Try it: Should the word "DPWIDTH" occur in a line of the records, copy that line.
****
From an optimization exercise on the open Yosys and OpenROAD flow, aimed at a short achievable clock period and few clock cycles; shortcuts taken in it are not production practice.
RTL that was checked went through simulation tests only; none was proved equivalent to the original.
For runs 1 and 3, only the layout was checked, not whether the RTL still works.
Power and IR drop assume default switching activity.

### design/flow/design.v
 module rv_top
    #(parameter
        DPWIDTH = 32,
        RFSIZE  = 32
    )
 (
     output logic [DPWIDTH-1:0] imem_addr,
     output logic [DPWIDTH-1:0] dmem_addr,
     output logic [DPWIDTH-1:0] dmem_dataout,
     output logic memrw,
     input logic [DPWIDTH-1:0] dmem_datain,
     input logic [DPWIDTH-1:0] imem_datain,
     input logic clk,
     input logic rst
 );
 logic [31:0] fa;                  
 logic        f1_v, f1_pred;
 logic [31:0] f1_pc, f1_ptgt;
 logic        d_v;
 logic [31:0] d_pc, d_tgt, d_imm;
 logic [4:0]  d_rd;
 logic [31:1] d_oh1, d_oh2;        
 logic        d_m1e, d_m2e, d_m1m, d_m2m, d_byp1, d_byp2, d_haz;
 logic        d_use1, d_use2, d_wr, d_ld, d_st, d_cond, d_jal, d_bimm;
 logic        d_pred, d_jump;
 logic [31:0] d_ptgt, d_pc4;
 logic [9:0]  d_op;                
 logic        e_v;
 logic [31:0] e_a, e_b, e_s, e_tgt;
 logic        e_su, e_sum;
 logic [4:0]  e_rd;
 logic        e_wr, e_ld, e_st, e_cond;
 logic [9:0]  e_op;
 logic [31:0] m_res, m_sd;
 logic [4:0]  m_rd;
 logic        m_wr, m_ld, m_st;
 logic [31:0] w_res;
 logic [4:0]  w_rd;
 logic        w_wr, w_ld;
 localparam OP_ADD = 0, OP_SUB = 1, OP_SLL = 2, OP_SLT = 3, OP_SLTU = 4,
            OP_XOR = 5, OP_SRL = 6, OP_OR = 7, OP_AND = 8, OP_INV = 9;
 logic        red_e, red_d, take_f, haz_d, bfix_d;
 logic [31:0] red_d_tgt;
 logic [31:0] tgt_f;
 logic [31:0] fi;
 assign fi = imem_datain;
 logic f_jal, f_beq, f_same, f_r, f_addi, f_lw, f_sw;
 assign f_jal  = (fi[6:0] == 7'b1101111);
 assign f_beq  = (fi[6:0] == 7'b1100011) && (fi[14:12] == 3'b000);
 assign f_r    = (fi[6:0] == 7'b0110011);
 assign f_addi = (fi[6:0] == 7'b0010011) && (fi[14:12] == 3'b000);
 assign f_lw   = (fi[6:0] == 7'b0000011) && (fi[14:12] == 3'b010);
 assign f_sw   = (fi[6:0] == 7'b0100011) && (fi[14:12] == 3'b010);
 assign f_same = (fi[19:15] == fi[24:20]);
 logic [31:0] immb;
 assign immb = {{20{fi[31]}}, fi[7], fi[30:25], fi[11:8], 1'b0};
 logic [12:0] tlo;
 logic [19:0] f1_hip, f1_him;
 ks_add #(.W(12)) tadder (.a(f1_pc[11:0]), .b(immb[11:0]), .cin(1'b0), .s(tlo[11:0]), .cout(tlo[12]));
 always_comb begin
     tgt_f[11:0] = tlo[11:0];
     case ({fi[31], tlo[12]})
         2'b00: tgt_f[31:12] = f1_pc[31:12];
         2'b01: tgt_f[31:12] = f1_hip;
         2'b10: tgt_f[31:12] = f1_him;
         2'b11: tgt_f[31:12] = f1_pc[31:12];
     endcase
 end
 logic f_use1, f_use2;
 logic [31:1] f_oh1, f_oh2;
 assign f_use1 = (f_r || f_addi || f_lw || f_sw || f_beq) && (fi[19:15] != 5'd0);
 assign f_use2 = (f_r || f_sw || f_beq) && (fi[24:20] != 5'd0);
 always_comb
     for (int i = 1; i < 32; i++) begin
         f_oh1[i] = f_use1 && (fi[19:15] == i[4:0]);
         f_oh2[i] = f_use2 && (fi[24:20] == i[4:0]);
     end
 logic f_jump;
 assign f_jump = f_jal || (f_beq && f_same);
 assign take_f = f1_v && !f1_pred && f_jump;
 logic [9:0] f_op;
 always_comb begin
     f_op = '0;
     if (f_r) begin
         case ({fi[14:12], fi[30]})
             4'b0001: f_op[OP_SUB]  = 1'b1;
             4'b0010: f_op[OP_SLL]  = 1'b1;
             4'b0100: f_op[OP_SLT]  = 1'b1;
             4'b0110: f_op[OP_SLTU] = 1'b1;
             4'b1000: f_op[OP_XOR]  = 1'b1;
             4'b1010: f_op[OP_SRL]  = 1'b1;
             4'b1011: f_op[OP_SRL]  = 1'b1;
             4'b1100: f_op[OP_OR]   = 1'b1;
             4'b1110: f_op[OP_AND]  = 1'b1;
             default: f_op[OP_ADD]  = 1'b1;
         endcase
     end
     else if (f_addi)
         f_op[OP_INV] = 1'b1;
     else
         f_op[OP_ADD] = 1'b1;
 end
 logic [31:0] f_imm;
 always_comb
     if (f_jal)      f_imm = 32'd4;
     else if (f_sw)  f_imm = {{21{fi[31]}}, fi[30:25], fi[11:7]};
     else            f_imm = {{21{fi[31]}}, fi[30:20]};
 localparam BTB_IW = 5;
 localparam BTB_N  = 1 << BTB_IW;
 localparam BTB_TW = 7;
 logic [BTB_N-1:0]  btb_v;
 logic [BTB_TW-1:0] btb_tag [0:BTB_N-1];
 logic [31:0]       btb_tgt [0:BTB_N-1];
 logic [BTB_IW-1:0] fidx, widx, iidx;
 logic              btb_hit;
 logic [31:0]       btb_out;
 assign fidx    = fa[BTB_IW+1:2];
 assign btb_hit = btb_v[fidx] && (btb_tag[fidx] == fa[BTB_IW+BTB_TW+1:BTB_IW+2]);
 assign btb_out = btb_tgt[fidx];
 assign widx    = f1_pc[BTB_IW+1:2];
 assign iidx    = d_pc[BTB_IW+1:2];
 always_ff @(posedge clk or posedge rst)
     if (rst)
         btb_v <= '0;
     else if (take_f)
         btb_v[widx] <= 1'b1;
     else if (bfix_d)
         btb_v[iidx] <= 1'b0;
 always_ff @(posedge clk)
     if (take_f) begin
         btb_tag[widx] <= f1_pc[BTB_IW+BTB_TW+1:BTB_IW+2];
         btb_tgt[widx] <= tgt_f;
     end
 logic [31:0] fa_next, fa_o;
 always_comb
     if (red_e)         fa_next = e_tgt;
     else if (red_d)    fa_next = red_d_tgt;
     else if (take_f)   fa_next = tgt_f;
     else if (btb_hit)  fa_next = btb_out;
     else               fa_next = fa + 32'd4;
 always_ff @(posedge clk or posedge rst)
     if (rst) begin
         fa   <= 0;
         f1_v <= 1'b0;
     end
     else begin
         fa   <= fa_next;
         f1_v <= !(red_e || red_d || take_f);
     end
 always_ff @(posedge clk)
     fa_o <= rst ? 32'd0 : fa_next;
 always_ff @(posedge clk) begin
     f1_pc  <= fa;
     f1_pred <= btb_hit;
     f1_ptgt <= btb_out;
     f1_hip <= fa[31:12] + 20'd1;
     f1_him <= fa[31:12] - 20'd1;
 end
 assign imem_addr = fa_o;
 always_ff @(posedge clk or posedge rst)
     if (rst) d_v <= 1'b0;
     else     d_v <= f1_v && !red_e && !red_d;
 always_ff @(posedge clk) begin
     d_pc   <= f1_pc;
     d_pc4  <= f1_pc + 32'd4;
     d_pred <= f1_pred;
     d_ptgt <= f1_ptgt;
     d_jump <= f_jump;
     d_tgt  <= tgt_f;
     d_imm  <= f_imm;
     d_rd   <= fi[11:7];
     d_use1 <= f_use1;
     d_use2 <= f_use2;
     d_oh1  <= f_oh1;
     d_oh2  <= f_oh2;
     d_m1e  <= f_use1 && d_v && d_wr && (d_rd == fi[19:15]);
     d_m2e  <= f_use2 && d_v && d_wr && (d_rd == fi[24:20]);
     d_m1m  <= f_use1 && e_v && e_wr && (e_rd == fi[19:15]);
     d_m2m  <= f_use2 && e_v && e_wr && (e_rd == fi[24:20]);
     d_byp1 <= f_use1 && m_wr && (m_rd == fi[19:15]);
     d_byp2 <= f_use2 && m_wr && (m_rd == fi[24:20]);
     d_haz  <= (f_use1 && ((d_v && d_wr && d_ld && (d_rd == fi[19:15])) ||
                           (e_v && e_wr && e_ld && (e_rd == fi[19:15])))) ||
               (f_use2 && ((d_v && d_wr && d_ld && (d_rd == fi[24:20])) ||
                           (e_v && e_wr && e_ld && (e_rd == fi[24:20]))));
     d_wr   <= (f_r || f_addi || f_lw || f_jal) && (fi[11:7] != 5'd0);
     d_ld   <= f_lw;
     d_st   <= f_sw;
     d_cond <= f_beq && !f_same;
     d_jal  <= f_jal;
     d_bimm <= !(f_r || f_beq);
     d_op   <= f_op;
 end
 logic [31:0] rf [1:31];
 logic [31:0] wd;
 assign wd = w_ld ? dmem_datain : w_res;
 always_ff @(posedge clk)
     if (w_wr)
         rf[w_rd] <= wd;
 logic [31:0] rf1, rf2, r1, r2;
 always_comb begin
     rf1 = 32'd0;
     rf2 = 32'd0;
     for (int i = 1; i < 32; i++) begin
         rf1 = rf1 | ({32{d_oh1[i]}} & rf[i]);
         rf2 = rf2 | ({32{d_oh2[i]}} & rf[i]);
     end
     r1 = d_byp1 ? wd : rf1;
     r2 = d_byp2 ? wd : rf2;
 end
 logic m1e, m2e, m1m, m2m;
 assign m1e = d_m1e;
 assign m2e = d_m2e;
 assign m1m = d_m1m;
 assign m2m = d_m2m;
 assign haz_d = d_v && d_haz;
 assign bfix_d = d_v && d_pred && (!d_jump || (d_ptgt != d_tgt));
 assign red_d  = haz_d || bfix_d;
 assign red_d_tgt = haz_d ? d_pc : d_jump ? d_tgt : d_pc4;
 logic [31:0] res;
 logic [31:0] oa_early, ob_early, os_early;
 always_comb begin
     oa_early = d_jal ? d_pc : (m1m ? m_res : r1);
     os_early = m2m ? m_res : r2;
     ob_early = d_bimm ? d_imm : os_early;
 end
 always_ff @(posedge clk or posedge rst)
     if (rst) e_v <= 1'b0;
     else     e_v <= d_v && !red_e && !haz_d;
 always_ff @(posedge clk) begin
     e_a    <= m1e ? res : oa_early;
     e_b    <= (m2e && !d_bimm) ? res : ob_early;
     e_s    <= m2e ? res : os_early;
     e_tgt  <= d_tgt;
     e_rd   <= d_rd;
     e_wr   <= d_wr;
     e_ld   <= d_ld;
     e_st   <= d_st;
     e_cond <= d_cond;
     e_op   <= d_op;
     e_su   <= d_op[OP_SUB] || d_op[OP_SLT] || d_op[OP_SLTU];
     e_sum  <= d_op[OP_ADD] || d_op[OP_SUB];
 end
 logic [31:0] a, b, s;
 assign a = e_a;
 assign b = e_b;
 assign s = e_s;
 logic [31:0] sum, shl, shr;
 logic        cout, lts, ltu, big;
 ks_add #(.W(32)) adder (.a(a), .b(b ^ {32{e_su}}), .cin(e_su), .s(sum), .cout(cout));
 assign ltu = !cout;
 assign lts = (a[31] ^ b[31]) ? a[31] : sum[31];
 assign big = |b[31:5];
 assign shl = big ? 32'd0 : (a << b[4:0]);
 assign shr = big ? 32'd0 : (a >> b[4:0]);
 always_comb
     res = ({32{e_sum}}         & sum)
         | ({32{e_op[OP_INV]}}  & ~sum)
         | ({32{e_op[OP_SLL]}}  & shl)
         | ({32{e_op[OP_SRL]}}  & shr)
         | ({32{e_op[OP_SLT]}}  & {31'd0, lts})
         | ({32{e_op[OP_SLTU]}} & {31'd0, ltu})
         | ({32{e_op[OP_XOR]}}  & (a ^ b))
         | ({32{e_op[OP_OR]}}   & (a | b))
         | ({32{e_op[OP_AND]}}  & (a & b));
 assign red_e = e_v && e_cond && (a == s);
 always_ff @(posedge clk or posedge rst)
     if (rst) begin
         m_wr <= 1'b0;
         m_st <= 1'b0;
         m_ld <= 1'b0;
     end
     else begin
         m_wr <= e_v && e_wr;
         m_st <= e_v && e_st;
         m_ld <= e_v && e_ld;
     end
 logic [31:0] m_addr;
 always_ff @(posedge clk)
     if (e_v && (e_ld || e_st))
         m_addr <= res;
 always_ff @(posedge clk) begin
     m_res <= res;
     m_sd  <= s;
     m_rd  <= e_rd;
 end
 assign dmem_addr    = m_addr;
 assign dmem_dataout = m_sd;
 assign memrw        = m_st;
 always_ff @(posedge clk or posedge rst)
     if (rst) begin
         w_wr <= 1'b0;
         w_ld <= 1'b0;
     end
     else begin
         w_wr <= m_wr;
         w_ld <= m_ld;
     end
 always_ff @(posedge clk) begin
     w_res <= m_res;
     w_rd  <= m_rd;
 end
 endmodule
 module ks_add
    #(parameter W = 32)
 (
     input  logic [W-1:0] a,
     input  logic [W-1:0] b,
     input  logic         cin,
     output logic [W-1:0] s,
     output logic         cout
 );
 logic [W:0] g0, p0, g1, p1, g2, p2, g3, p3, g4, p4, g5, p5, g6;
 assign g0 = {a & b, cin};
 assign p0 = {a ^ b, 1'b0};
 always_comb
     for (int i = 0; i <= W; i++) begin
         g1[i] = (i >= 1)  ? (g0[i] | (p0[i] & g0[i-1]))  : g0[i];
         p1[i] = (i >= 1)  ? (p0[i] & p0[i-1])            : p0[i];
     end
 always_comb
     for (int i = 0; i <= W; i++) begin
         g2[i] = (i >= 2)  ? (g1[i] | (p1[i] & g1[i-2]))  : g1[i];
         p2[i] = (i >= 2)  ? (p1[i] & p1[i-2])            : p1[i];
     end
 always_comb
     for (int i = 0; i <= W; i++) begin
         g3[i] = (i >= 4)  ? (g2[i] | (p2[i] & g2[i-4]))  : g2[i];
         p3[i] = (i >= 4)  ? (p2[i] & p2[i-4])            : p2[i];
     end
 always_comb
     for (int i = 0; i <= W; i++) begin
         g4[i] = (i >= 8)  ? (g3[i] | (p3[i] & g3[i-8]))  : g3[i];
         p4[i] = (i >= 8)  ? (p3[i] & p3[i-8])            : p3[i];
     end
 always_comb
     for (int i = 0; i <= W; i++) begin
         g5[i] = (i >= 16) ? (g4[i] | (p4[i] & g4[i-16])) : g4[i];
         p5[i] = (i >= 16) ? (p4[i] & p4[i-16])           : p4[i];
     end
 always_comb
     for (int i = 0; i <= W; i++)
         g6[i] = (i >= 32) ? (g5[i] | (p5[i] & g5[i-32])) : g5[i];
 assign s    = p0[W:1] ^ g6[W-1:0];
 assign cout = g6[W];
 endmodule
****
Problem solution:
        DPWIDTH = 32,
     output logic [DPWIDTH-1:0] imem_addr,
     output logic [DPWIDTH-1:0] dmem_addr,
     output logic [DPWIDTH-1:0] dmem_dataout,
     input logic [DPWIDTH-1:0] dmem_datain,
     input logic [DPWIDTH-1:0] imem_datain,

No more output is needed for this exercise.